Diagnosis and Prognosis Evaluation of Real-time Three-dimensional Ultrasound on Fetal Congenital Cystic Adenomatoid Malformation of the Lung

目的:研究并探讨实时三维超声对胎儿先天性肺囊腺瘤畸形的诊断价值。方法:收集2013年1月-2015年12月60例产前实时三维超声诊断为疑似胎儿先天性肺囊腺瘤畸形的孕妇病例资料进行回顾性研究,对其超声表现进行分析,并与引产后尸检和出生后超声诊断结果进行对照,分析先天性肺囊腺瘤胎儿的预后情况。结果:经引产后尸检与出生后超声证实,60例产前实时三维超声诊断为疑似先天性肺囊腺瘤的胎儿中,共有57例胎儿确诊为先天性肺囊腺瘤畸形,其诊断符合率为95.00%,误诊3例,其误诊率为5.00%,与确诊结果之间的一致性良好。共19例孕妇选择终止妊娠,17例胎儿经尸检证实;41例孕妇选择继续妊娠,40例胎儿经超声证实。共有8例胎儿在出生后1个月内因呼吸衰竭死亡,其余33例胎儿出生后至今均未出现任何呼吸系统症状。结论:采用实时三维超声可对胎儿先天性肺囊腺瘤畸形予以准确的诊断,有利于减少先天性肺囊腺瘤畸形胎儿的出生,并对其预后进行有效评价。

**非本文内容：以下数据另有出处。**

==> src/hw/gor_pkg.sv <==
// Constants and types of the rate output and power control register slice
package gor_pkg;

	// ****************************************************************
	// Register offsets
	// ****************************************************************
	localparam logic [7:0] ADDR_RATE_X_HIGH = 8'h43;
	localparam logic [7:0] ADDR_RATE_X_LOW = 8'h44;
	localparam logic [7:0] ADDR_RATE_Y_HIGH = 8'h45;
	localparam logic [7:0] ADDR_RATE_Y_LOW = 8'h46;
	localparam logic [7:0] ADDR_RATE_Z_HIGH = 8'h47;
	localparam logic [7:0] ADDR_RATE_Z_LOW = 8'h48;
	localparam logic [7:0] ADDR_THERMO_RST = 8'h68;
	localparam logic [7:0] ADDR_IF_BUF = 8'h6a;
	localparam logic [7:0] ADDR_PWR_TB = 8'h6b;

	// ****************************************************************
	// Field positions and reset values
	// ****************************************************************
	localparam int BIT_THERMO_RST = 0;
	localparam int BIT_BUF_EN = 6;
	localparam int BIT_PORT_OFF = 4;
	localparam int BIT_FLUSH = 2;
	localparam int BIT_PATH_CLEAR = 0;
	localparam int BIT_DEV_RST = 7;
	localparam int BIT_SLEEP = 6;
	localparam int BIT_STANDBY = 4;
	localparam int BIT_THERMO_OFF = 3;
	localparam int TB_MSB = 2;
	localparam logic SLEEP_RST = 1'h1;
	localparam logic [2:0] TB_RST = 3'h0;
	localparam logic [2:0] TB_PLL_LO = 3'h1;
	localparam logic [2:0] TB_PLL_HI = 3'h5;
	localparam logic [2:0] TB_STOP = 3'h7;

	// ****************************************************************
	// Serial port, scaling and timing
	// ****************************************************************
	localparam logic [6:0] I2C_BASE_ADDR = 7'h68;
	localparam logic [3:0] BYTE_BITS = 4'h8;
	localparam logic [2:0] SPI_LAST_BIT = 3'h7;
	localparam logic [6:0] PIN_IDLE = 7'h0f;
	localparam logic [7:0] SENS_FS0 = 8'h83;
	localparam logic signed [15:0] RATE_MAX = 16'sh7fff;
	localparam logic signed [15:0] RATE_MIN = -16'sh8000;
	localparam int SYS_MHZ = 50;
	localparam int OSC_MHZ = 20;

	typedef enum logic [3:0] {
		I_IDLE, I_ADDR, I_ACK_A, I_REG, I_ACK_R,
		I_WDATA, I_ACK_W, I_RDATA, I_RACK
	} gor_i2c_st_t;

endpackage

==> src/hw/gor_sync2.sv <==
// Two flip-flop synchroniser for pins entering the system clock domain
`timescale 1ns/1ps
module gor_sync2 #(
	parameter int WIDTH = 1,
	parameter logic [WIDTH-1:0] RST_VAL = '0
) (
	// Clock and reset
	input wire logic sys_clk,
	input wire logic sys_rst,
	// Pins
	input wire logic [WIDTH-1:0] async_in,
	output logic [WIDTH-1:0] sync_out
);
	logic [WIDTH-1:0] meta;

	always_ff @(posedge sys_clk) begin
		if (sys_rst) begin
			meta <= RST_VAL;
			sync_out <= RST_VAL;
		end else begin
			meta <= async_in;
			sync_out <= meta;
		end
	end
endmodule // gor_sync2

==> src/hw/gor_regs.sv <==
// Rate output, path reset, interface and power control register slice
// Contract
// - X rate is signed 16 bits, high byte 0x43, low byte 0x44.
// - Y rate is 16 bits, high byte 0x45, low byte 0x46.
// - Z rate is 16 bits, high byte 0x47, low byte 0x48.
// - Output is sensitivity times rate; range zero gives 131 counts per dps.
// - Writing one to bit 0 of 0x68 resets thermometer path only.
// - Bit 6 of 0x6a opens the buffer to the serial port.
// - Bit 4 of 0x6a turns the two-wire slave off, SPI only.
// - Bit 2 of 0x6a flushes the buffer, clears after one 20 MHz cycle.
// - Bit 0 of 0x6a resets both paths and clears rate outputs.
// - Bit 7 of 0x6b restores all defaults, then clears itself.
// - Bit 6 of 0x6b is sleep; it is one after reset.
// - Bit 4 of 0x6b keeps drive and PLL but stops sense paths.
// - Bit 3 of 0x6b turns the thermometer off.
// - Timebase codes 0 and 6 use oscillator; 1 to 5 PLL when ready.
// - Timebase code 7 stops the clock, holds timing generator in reset.
// - Two-wire slave address is 0x68 or 0x69 from the address pin.
// - Samples go to the buffer only when their source enables are set.
`timescale 1ns/1ps
module gor_regs
	import gor_pkg::*;
#(
	parameter logic [7:0] SENS_FS1 = 8'h42,
	parameter logic [7:0] SENS_FS2 = 8'h21,
	parameter logic [7:0] SENS_FS3 = 8'h10
) (
	// Clock and reset
	input wire logic sys_clk,
	input wire logic sys_rst,
	// Two-wire pins, open drain
	input wire logic scl_in,
	input wire logic sda_in,
	output logic sda_out,
	output logic sda_oe_n,
	input wire logic addr_lsb_pin,
	// Four-wire pins
	input wire logic spi_cs_n,
	input wire logic spi_sclk,
	input wire logic spi_mosi,
	output logic spi_miso,
	output logic spi_miso_oe_n,
	// Sense path
	input wire logic sample_strobe,
	input wire logic signed [15:0] ang_rate_x,
	input wire logic signed [15:0] ang_rate_y,
	input wire logic signed [15:0] ang_rate_z,
	input wire logic [1:0] range_choice,
	input wire logic pll_ready,
	// Sample buffer side
	input wire logic [2:0] buf_src_en,
	output logic [2:0] buf_push,
	output logic signed [15:0] rate_x_sample,
	output logic signed [15:0] rate_y_sample,
	output logic signed [15:0] rate_z_sample,
	output logic buffer_port_open,
	output logic buffer_flush,
	// Power and path control
	output logic thermo_path_rst,
	output logic rate_path_rst,
	output logic sleep_mode,
	output logic gyro_drive_on,
	output logic sense_enable,
	output logic thermometer_off,
	output logic timebase_use_pll,
	output logic timing_gen_rst,
	output logic two_wire_port_off
);

	// ****************************************************************
	// Pin synchronisers and edges
	// ****************************************************************
	logic [6:0] pins_s;
	logic scl_d, sda_d, sclk_d;
	wire scl_s = pins_s[0];
	wire sda_s = pins_s[1];
	wire cs_n_s = pins_s[2];
	wire sclk_s = pins_s[3];
	wire mosi_s = pins_s[4];
	wire addr_lsb_s = pins_s[5];
	wire pll_ready_s = pins_s[6];

	gor_sync2 #(.WIDTH(7), .RST_VAL(PIN_IDLE)) u_sync (
		.sys_clk(sys_clk),
		.sys_rst(sys_rst),
		.async_in({pll_ready, addr_lsb_pin, spi_mosi, spi_sclk, spi_cs_n,
			sda_in, scl_in}),
		.sync_out(pins_s)
	);

	always_ff @(posedge sys_clk) begin
		if (sys_rst) begin
			scl_d <= 1'h1;
			sda_d <= 1'h1;
			sclk_d <= 1'h1;
		end else begin
			scl_d <= scl_s;
			sda_d <= sda_s;
			sclk_d <= sclk_s;
		end
	end

	wire scl_rise = scl_s & ~scl_d;
	wire scl_fall = ~scl_s & scl_d;
	wire i2c_start = scl_s & scl_d & sda_d & ~sda_s;
	wire i2c_stop = scl_s & scl_d & ~sda_d & sda_s;
	wire sclk_rise = sclk_s & ~sclk_d;
	wire sclk_fall = ~sclk_s & sclk_d;

	// ****************************************************************
	// Control registers and shared write port
	// ****************************************************************
	logic buf_en, port_off, flush, dev_rst, sleep, standby, thermo_off;
	logic [2:0] timebase;
	logic [5:0] osc_acc;
	logic i2c_wr, spi_wr;
	logic [7:0] i2c_sh, i2c_ptr, spi_wa, spi_wd;

	wire wr_en = i2c_wr | spi_wr;
	wire [7:0] wr_addr = spi_wr ? spi_wa : i2c_ptr;
	wire [7:0] wr_data = spi_wr ? spi_wd : i2c_sh;
	wire wr_if_buf = wr_en && wr_addr == ADDR_IF_BUF;
	wire wr_pwr = wr_en && wr_addr == ADDR_PWR_TB;
	wire thermo_hit = wr_en && wr_addr == ADDR_THERMO_RST &&
		wr_data[BIT_THERMO_RST];
	wire path_clear = wr_if_buf && wr_data[BIT_PATH_CLEAR];
	wire [5:0] osc_sum = osc_acc + 6'(OSC_MHZ);
	wire tick20 = osc_sum >= 6'(SYS_MHZ);

	// Oscillator-rate enable from a fractional divider
	always_ff @(posedge sys_clk) begin
		if (sys_rst)
			osc_acc <= '0;
		else
			osc_acc <= tick20 ? osc_sum - 6'(SYS_MHZ) : osc_sum;
	end

	always_ff @(posedge sys_clk) begin
		if (sys_rst || dev_rst) begin
			buf_en <= 1'h0;
			port_off <= 1'h0;
			flush <= 1'h0;
			dev_rst <= 1'h0;
			sleep <= SLEEP_RST;
			standby <= 1'h0;
			thermo_off <= 1'h0;
			timebase <= TB_RST;
		end else begin
			if (flush && tick20)
				flush <= 1'h0;
			if (wr_if_buf) begin
				buf_en <= wr_data[BIT_BUF_EN];
				port_off <= wr_data[BIT_PORT_OFF];
				if (wr_data[BIT_FLUSH])
					flush <= 1'h1;
			end
			if (wr_pwr) begin
				dev_rst <= wr_data[BIT_DEV_RST];
				sleep <= wr_data[BIT_SLEEP];
				standby <= wr_data[BIT_STANDBY];
				thermo_off <= wr_data[BIT_THERMO_OFF];
				timebase <= wr_data[TB_MSB:0];
			end
		end
	end

	wire tb_pll_code = timebase >= TB_PLL_LO && timebase <= TB_PLL_HI;
	wire sense_on = ~sleep & ~standby & (timebase != TB_STOP);

	assign buffer_port_open = buf_en;
	assign buffer_flush = flush;
	assign two_wire_port_off = port_off;
	assign sleep_mode = sleep;
	assign gyro_drive_on = ~sleep;
	assign sense_enable = sense_on;
	assign thermometer_off = thermo_off | sleep;
	assign timebase_use_pll = tb_pll_code & pll_ready_s;
	assign timing_gen_rst = timebase == TB_STOP;

	// ****************************************************************
	// Rate samples and buffer pushes
	// ****************************************************************
	function automatic logic signed [15:0] scale(
		input logic signed [15:0] r);
		logic [7:0] s;
		logic signed [24:0] p;
		case (range_choice)
		2'h0: s = SENS_FS0;
		2'h1: s = SENS_FS1;
		2'h2: s = SENS_FS2;
		default: s = SENS_FS3;
		endcase
		p = r * $signed({1'b0, s});
		if (p > 25'(RATE_MAX))
			scale = RATE_MAX;
		else if (p < 25'(RATE_MIN))
			scale = RATE_MIN;
		else
			scale = p[15:0];
	endfunction

	wire capture = sample_strobe & sense_on;

	always_ff @(posedge sys_clk) begin
		if (sys_rst || dev_rst || path_clear) begin
			rate_x_sample <= '0;
			rate_y_sample <= '0;
			rate_z_sample <= '0;
			buf_push <= '0;
		end else begin
			buf_push <= {3{capture}} & buf_src_en;
			if (capture) begin
				rate_x_sample <= scale(ang_rate_x);
				rate_y_sample <= scale(ang_rate_y);
				rate_z_sample <= scale(ang_rate_z);
			end
		end
	end

	always_ff @(posedge sys_clk) begin
		if (sys_rst) begin
			thermo_path_rst <= 1'h0;
			rate_path_rst <= 1'h0;
		end else begin
			thermo_path_rst <= thermo_hit | path_clear;
			rate_path_rst <= path_clear;
		end
	end

	// Rate outputs have no write decode, so writes there fall away
	function automatic logic [7:0] reg_read(input logic [7:0] a);
		case (a)
		ADDR_RATE_X_HIGH: reg_read = rate_x_sample[15:8];
		ADDR_RATE_X_LOW: reg_read = rate_x_sample[7:0];
		ADDR_RATE_Y_HIGH: reg_read = rate_y_sample[15:8];
		ADDR_RATE_Y_LOW: reg_read = rate_y_sample[7:0];
		ADDR_RATE_Z_HIGH: reg_read = rate_z_sample[15:8];
		ADDR_RATE_Z_LOW: reg_read = rate_z_sample[7:0];
		ADDR_IF_BUF: reg_read = {1'b0, buf_en, 1'b0, port_off, 1'b0,
			flush, 2'b00};
		ADDR_PWR_TB: reg_read = {dev_rst, sleep, 1'b0, standby,
			thermo_off, timebase};
		default: reg_read = 8'h00;
		endcase
	endfunction

	// ****************************************************************
	// Two-wire slave
	// ****************************************************************
	gor_i2c_st_t i2c_st;
	logic [3:0] i2c_cnt;
	logic i2c_rw, i2c_nack;
	wire addr_hit = i2c_sh[7:1] == {I2C_BASE_ADDR[6:1], addr_lsb_s};

	always_ff @(posedge sys_clk) begin
		if (sys_rst || dev_rst || port_off) begin
			i2c_st <= I_IDLE;
			i2c_cnt <= '0;
			i2c_sh <= '0;
			i2c_ptr <= '0;
			i2c_rw <= 1'h0;
			i2c_nack <= 1'h0;
			i2c_wr <= 1'h0;
		end else begin
			i2c_wr <= 1'h0;
			if (i2c_stop) begin
				i2c_st <= I_IDLE;
			end else if (i2c_start) begin
				i2c_st <= I_ADDR;
				i2c_cnt <= '0;
			end else if (scl_rise) begin
				if (i2c_st == I_ADDR || i2c_st == I_REG ||
					i2c_st == I_WDATA) begin
					i2c_sh <= {i2c_sh[6:0], sda_s};
					i2c_cnt <= i2c_cnt + 4'h1;
				end
				if (i2c_st == I_RACK)
					i2c_nack <= sda_s;
			end else if (scl_fall) begin
				case (i2c_st)
				I_ADDR: if (i2c_cnt == BYTE_BITS) begin
					i2c_rw <= i2c_sh[0];
					i2c_st <= addr_hit ? I_ACK_A : I_IDLE;
				end
				I_ACK_A: begin
					i2c_cnt <= '0;
					if (i2c_rw) begin
						i2c_sh <= reg_read(i2c_ptr);
						i2c_st <= I_RDATA;
					end else
						i2c_st <= I_REG;
				end
				I_REG: if (i2c_cnt == BYTE_BITS) begin
					i2c_ptr <= i2c_sh;
					i2c_st <= I_ACK_R;
				end
				I_ACK_R: begin
					i2c_cnt <= '0;
					i2c_st <= I_WDATA;
				end
				I_WDATA: if (i2c_cnt == BYTE_BITS) begin
					i2c_wr <= 1'h1;
					i2c_st <= I_ACK_W;
				end
				I_ACK_W: begin
					i2c_cnt <= '0;
					i2c_ptr <= i2c_ptr + 8'h01;
					i2c_st <= I_WDATA;
				end
				I_RDATA: if (i2c_cnt == BYTE_BITS - 4'h1) begin
					i2c_ptr <= i2c_ptr + 8'h01;
					i2c_st <= I_RACK;
				end else begin
					i2c_sh <= {i2c_sh[6:0], 1'b0};
					i2c_cnt <= i2c_cnt + 4'h1;
				end
				I_RACK: if (i2c_nack)
					i2c_st <= I_IDLE;
				else begin
					i2c_sh <= reg_read(i2c_ptr);
					i2c_cnt <= '0;
					i2c_st <= I_RDATA;
				end
				default: i2c_st <= I_IDLE;
				endcase
			end
		end
	end

	wire i2c_ack = i2c_st == I_ACK_A || i2c_st == I_ACK_R ||
		i2c_st == I_ACK_W;
	assign sda_out = 1'h0;
	assign sda_oe_n = ~(i2c_ack || (i2c_st == I_RDATA && !i2c_sh[7]));

	// ****************************************************************
	// Four-wire slave: first byte is read flag and address
	// ****************************************************************
	logic [2:0] spi_cnt;
	logic [7:0] spi_sh, spi_tx, spi_ptr;
	logic spi_first, spi_rd;
	wire [7:0] spi_byte = {spi_sh[6:0], mosi_s};
	wire [7:0] spi_addr = {1'b0, spi_byte[6:0]};

	always_ff @(posedge sys_clk) begin
		if (sys_rst || dev_rst || cs_n_s) begin
			spi_cnt <= '0;
			spi_sh <= '0;
			spi_tx <= '0;
			spi_ptr <= '0;
			spi_first <= 1'h1;
			spi_rd <= 1'h0;
			spi_wr <= 1'h0;
			spi_wa <= '0;
			spi_wd <= '0;
		end else begin
			spi_wr <= 1'h0;
			if (sclk_rise) begin
				spi_sh <= spi_byte;
				spi_cnt <= spi_cnt + 3'h1;
				if (spi_cnt == SPI_LAST_BIT) begin
					spi_first <= 1'h0;
					if (spi_first) begin
						spi_rd <= spi_byte[7];
						spi_ptr <= spi_byte[7] ? spi_addr + 8'h01 : spi_addr;
						spi_tx <= reg_read(spi_addr);
					end else if (spi_rd) begin
						spi_tx <= reg_read(spi_ptr);
						spi_ptr <= spi_ptr + 8'h01;
					end else begin
						spi_wr <= 1'h1;
						spi_wa <= spi_ptr;
						spi_wd <= spi_byte;
						spi_ptr <= spi_ptr + 8'h01;
					end
				end
			end else if (sclk_fall && spi_cnt != 3'h0) begin
				spi_tx <= {spi_tx[6:0], 1'b0};
			end
		end
	end

	assign spi_miso = spi_tx[7];
	assign spi_miso_oe_n = cs_n_s;
endmodule // gor_regs

==> config.mk <==
export PLATFORM = sky130hd
export DESIGN_NAME = gor_regs
export DESIGN_NICKNAME = d
export VERILOG_FILES = /design/src/hw/gor_pkg.sv /design/src/hw/gor_sync2.sv /design/src/hw/gor_regs.sv
export SDC_FILE = /design/constraint.sdc
export NUM_CORES = 1
export LEC_CHECK = 0
export ABC_AREA = 1
export BUFFER_PORTS_ARGS = -buffer_cell sky130_fd_sc_hd__buf_2
export CAP_MARGIN = 20
export CORE_MARGIN = 2
export CORE_UTILIZATION = 64
export CTS_CLUSTER_DIAMETER = 40
export DETAILED_ROUTE_END_ITERATION = 7
export PLACE_DENSITY = 0.86
export SLEW_MARGIN = 5
export SYNTH_ARGS = -nofsm -noshare
export SYNTH_HDL_FRONTEND = slang
export SYNTH_SLANG_ARGS = --single-unit
==> constraint.sdc <==
create_clock -name sys_clk -period 5.9 [get_ports sys_clk]
set_input_delay 0.295 -clock sys_clk [delete_from_list [all_inputs] [get_ports sys_clk]]
set_output_delay 0.295 -clock sys_clk [all_outputs]
set_load 0.05 [all_outputs]
==> Yosys cells after proc, flatten, opt, wreduce, memory -nomap -nowiden <==
Index checks and enable logic that the tools add are counted.
{ "totals": {"regBits": 158, "out_inout_bits": 66, "elab_cells": 252} }
{ "classes": {"addsub": 7, "n_mul": 3, "order_cmp": 9, "n_eq_ne": 61, "n_mux": 55, "n_bitwise": 35, "n_reduce_logical": 45} }
{ "ops": {"columns": ["op", "count"], "rows": [
  ["case mux 8 bit (8 select lines)", 3],
  ["equality test 8 x 7 -> 1 bit, second input constant", 19],
  ["2-to-1 mux 8 bit", 19],
  ["2-to-1 mux 16 bit", 6],
  ["> comparator 25 x 16 -> 1 bit, second input constant", 3],
  ["< comparator 25 x 16 -> 1 bit, second input constant", 3],
  ["multiplier 16 x 9 -> 25 bit", 3],
  ["case mux 8 bit (3 select lines)", 3],
  ["equality test 7 bit, second input constant", 8],
  ["2-to-1 mux 4 bit", 10],
  ["case mux 4 bit (7 select lines)", 1],
  ["AND reduction 6 bit", 4],
  ["equality test 4 x 3 -> 1 bit, second input constant", 5],
  ["NOT 1 bit", 18],
  ["adder 8 x 1 -> 8 bit, second input constant", 2],
  ["!= test 3 bit, second input constant", 5],
  ["bitwise AND 1 bit", 13],
  ["!= test 2 x 1 -> 1 bit, second input constant", 6],
  ["case mux 4 bit (3 select lines)", 1],
  ["logical AND 1 bit", 9],
  ["logical OR 1 bit", 9],
  ["!= test 3 x 2 -> 1 bit, second input constant", 3],
  ["nonzero test 3 bit", 3],
  ["adder 7 x 1 -> 8 bit, second input constant", 1],
  ["37 further kinds", 58]
]} }

==> Depth between registers and ports, before layout <==
{ "logic_depth": {"word_depth": 10, "depth_mapped": 34, "depth_no_buf": 31} }

==> Modules after synthesis <==
A second synthesis with hierarchy kept.
{ "hier_totals": {"hier_cells": 3274, "hier_area_um2": 22074.9} }
{ "by_module_without_submodules": {"columns": ["mod", "n_inst", "cells_per_inst", "area_each_um2", "seq_area_each_um2"], "rows": [
  ["gor_regs", 1, 3231, 21685.8, 2842.7],
  ["gor_sync2", 1, 43, 389.1, 280.3]
]} }

==> Worst setup path after synthesis <==
OpenSTA, ideal clock, no wires.
{ "synth_timing": {"path_type": "input port to flip-flop", "startpoint": "in range_choice[1]", "endpoint": "reg rate_z_sample[10]", "setup_ps": 122, "t_arrival_ps": 4885, "setup_slack_ps": 893, "stages": 28, "n_path_buf": 4, "path_cell_list": "clkbuf_1 -> nor2_1 -> inv_1 -> clkbuf_1 -> buf_1 -> nor2_1 -> ha_1 -> fa_1 -> fa_1 -> inv_1 -> fa_1 -> inv_1 -> ha_1 -> nand2_2 -> inv_1 -> nand2_1 -> nand2_1 -> a21oi_1 -> nand2_1 -> nand2_1 -> nand2_1 -> nor2_1 -> nand2_1 -> nor2_1 -> nand2_1 -> a21oi_4 -> buf_6 -> a21oi_2"} }
{ "synth_between": {"elab_chain_cells": 8} }
{ "synth_lines": {"columns": ["item", "line_no", "rtl"], "rows": [
  ["from (decl)", "gor_regs.sv:48", "input wire logic [1:0] range_choice,"],
  ["equality test 2 bit, or another cell as far along", "gor_regs.sv:187", "case (range_choice)"],
  ["case mux 8 bit (3 select lines) *", "gor_regs.sv:187", null],
  ["2-to-1 mux 8 bit *", "gor_regs.sv:212", "if (capture) begin"],
  ["2-to-1 mux 8 bit *", "gor_regs.sv:205", "if (sys_rst || dev_rst || path_clear) begin"],
  ["multiplier 16 x 9 -> 25 bit *", "gor_regs.sv:193", "p = r * $signed({1'b0, s});"],
  ["< comparator 25 x 16 -> 1 bit", "gor_regs.sv:196", "else if (p < 25'(RATE_MIN))"],
  ["2-to-1 mux 16 bit", "gor_regs.sv:196", null],
  ["2-to-1 mux 16 bit *", "gor_regs.sv:194", "if (p > 25'(RATE_MAX))"],
  ["to (signal assigned)", "gor_regs.sv:215", "rate_z_sample <= scale(ang_rate_z);"],
  ["to (decl)", "gor_regs.sv:55", "output logic signed [15:0] rate_z_sample,"]
]} }
Every way passes the cells marked *; elsewhere a longest branch is shown, timed or not. The select of a mux whose other input is x is not followed.
A chain may end at the register's enable or synchronous reset.

==> Final worst setup path <==
{ "layout_timing": {"startpoint": "in range_choice[0]", "endpoint": "reg rate_z_sample[1]"} }
The elaborated chain is that of the path after synthesis.

==> flow_summary.json <==
{
  "cts_root_buf": "clkbuf_16",
  "crit_slowest_cell": "fa_1",
  "syn_nets": 3793,
  "clk_pin_slew_ns": 0.07,
  "antenna_found_initial": 3,
  "clkLatencyLatePin_ns": 0.44,
  "syn_area_per_cell_sq_um": 6.86,
  "r2r_start": "spi_wr$_SDFF_PP0_",
  "total_power_uw": 5510,
  "clock_path_buffers": 2,
  "gp_congestion": 1.01,
  "seq_area_frac_synth": 0.140,
  "rsz0062_at_grt": "false",
  "setup_viol": 0,
  "max_freq_mhz": 193,
  "synth-edff-count": 0,
  "period_needed_ns": 5.18,
  "cpPeakStageDelay_ns": 0.55,
  "dr.pass1.iters": 8,
  "core.rowCount": 68,
  "p_leak_uw": 0.0129,
  "track_usage": 0.349,
  "hold_end": "u_sync.meta[2]$_SDFF_PP1_",
  "cap_violations": 0,
  "routed-wl-met2_um": 29900,
  "worst_ep_arrival_time_ns": 5.48,
  "gr-total-overflow": 0,
  "syn2layout_area_growth_pct": 7.31,
  "synthCells": 3259,
  "drive_gt1_frac": 0.0915,
  "status": "completed",
  "yosysWarnings": 0,
  "post_synth_num_cell_types": 58,
  "grt_pass1_vias": 21100,
  "syn_area_sq_mm": 0.0223,
  "mostFrequentLayoutCell": "inv_1",
  "cts_resized": 0,
  "portBuffers": 127,
  "layout.nets": 3886,
  "ys_ff_latch": 156,
  "cp-end-kind": "register",
  "timing.final.crit_share": 0.878,
  "multiInputGateArea_sq_mm": 0.0158,
  "drv_slew": 0,
  "top_layer": "met5",
  "cts_made_buffers": 17,
  "clkSinkCount": 156,
  "relSlewSlack": 0.493,
  "cts_tree": "yes",
  "wl_met1_um": 25100,
  "critPathMaxFanout": 32,
  "drt-initial-drc-count": 1734,
  "min_path_type": "in -> reg",
  "finalClockSkew_ns": 0.0108,
  "hold_viol_final": 0,
  "rrSetupSlack_ns": 3.02,
  "htreeDepth": 4,
  "synthFlopType": "dfxtp_1",
  "crit_top_cell": "nand2_1",
  "holdPathStages": 2,
  "postCtsSetupBuffers": 0,
  "async_flop_share": 0,
  "r2r-end": "rate_z_sample[10]$_SDFFE_PP0P_",
  "dpl_cell_area_sq_mm": 0.0234,
  "nFillCells": 2915,
  "setup_tns_ns": 0,
  "grt_max_degree": 49,
  "tightest_slew_ns": 0.756,
  "core_area_sq_mm": 0.0345,
  "die_h_um": 191,
  "drc": 0,
  "grt_pass1_wl_um": 102000,
  "holdCritStartpoint": "spi_cs_n",
  "startpoint_type": "primary input",
  "die_x_um": 191,
  "ir_drop_mv": 0.331,
  "wl_met3_um": 4720,
  "drt-total-wl_um": 62000,
  "layout_common_cells": "783 x inv_1, 496 x nand2_1, 464 x nor2_1, 267 x ha_1, 204 x fa_1",
  "dp_hpwl_um": 51300,
  "wl_per_cell_um": 16.2,
  "postCtsHoldBufs": 0,
  "reg2reg_depth": 10,
  "antenna_left": 0,
  "crit_required_ns": 6.20,
  "dieArea_sq_mm": 0.0364,
  "start_util": 0.648,
  "vias": 21200,
  "ios": 129,
  "vias_per_cell": 5.54,
  "power.density_mw_per_mm2": 230,
  "stdcell_area_sq_mm": 0.0240,
  "worstSetupPathType": "in -> reg",
  "seqCellArea_sq_mm": 0.00312
}
[flip-flops by register name, summed over array words and instances (netlist names), 4 cells and up]
signal and flops:
spi_ptr 8, rate_z_sample 16, i2c_cnt 4, u_sync.meta 7
rate_x_sample 16, spi_wa 8, spi_tx 8, rate_y_sample 16
spi_wd 7, i2c_ptr 8, osc_acc 5, u_sync.sync_out 7
i2c_sh 8, i2c_st 4, spi_sh 7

Objective： To study and explore the value of real-time three-dimensional ultrasound diagnosis of fetal congenital cystic adenomatoid malformation of the lung.Method： 60 cases of prenatal diagnosis of suspected real-time three-dimensional ultrasound of fetal congenital cystic adenomatoid malformation of the lung from January 2013 to December 2015 were collected to retrospective study, the ultrasound findings were analyzed and compared with the result of fault diagnosis of ultrasound and birth autopsy after induced abortion, and analyzed the prognosis of congenital pulmonary cystadenoma of the fetus.Result： After induction of labor autopsy and postnatal ultrasound confirmed, 60 cases of prenatal diagnosis of congenital pulmonary cystadenoma with real-time three-dimensional ultrasound, a total of 57 cases of congenital malformation of the lung, the diagnostic coincidence rate was 95.00%, 3 cases were misdiagnosed, the misdiagnosis rate was 5.00%, good agreement with the results of diagnosis. A total of 19 pregnant women were selected to terminate the pregnancy, and a total of 17 fetuses were confirmed by autopsy; 41 pregnant women chose to continue pregnancy, the fetus was confirmed by ultrasound in 40 cases.A total of 8 fetuses died of respiratory failure within 1 month after birth, the remaining 33 cases of fetal birth had not appeared any respiratory symptoms.Conclusion： The use of real-time three-dimensional ultrasound can accurately diagnose fetal congenital pulmonary cystadenoma malformation, which is helpful to reduce the birth of congenital pulmonary cystic malformation fetus, and to evaluate the prognosis.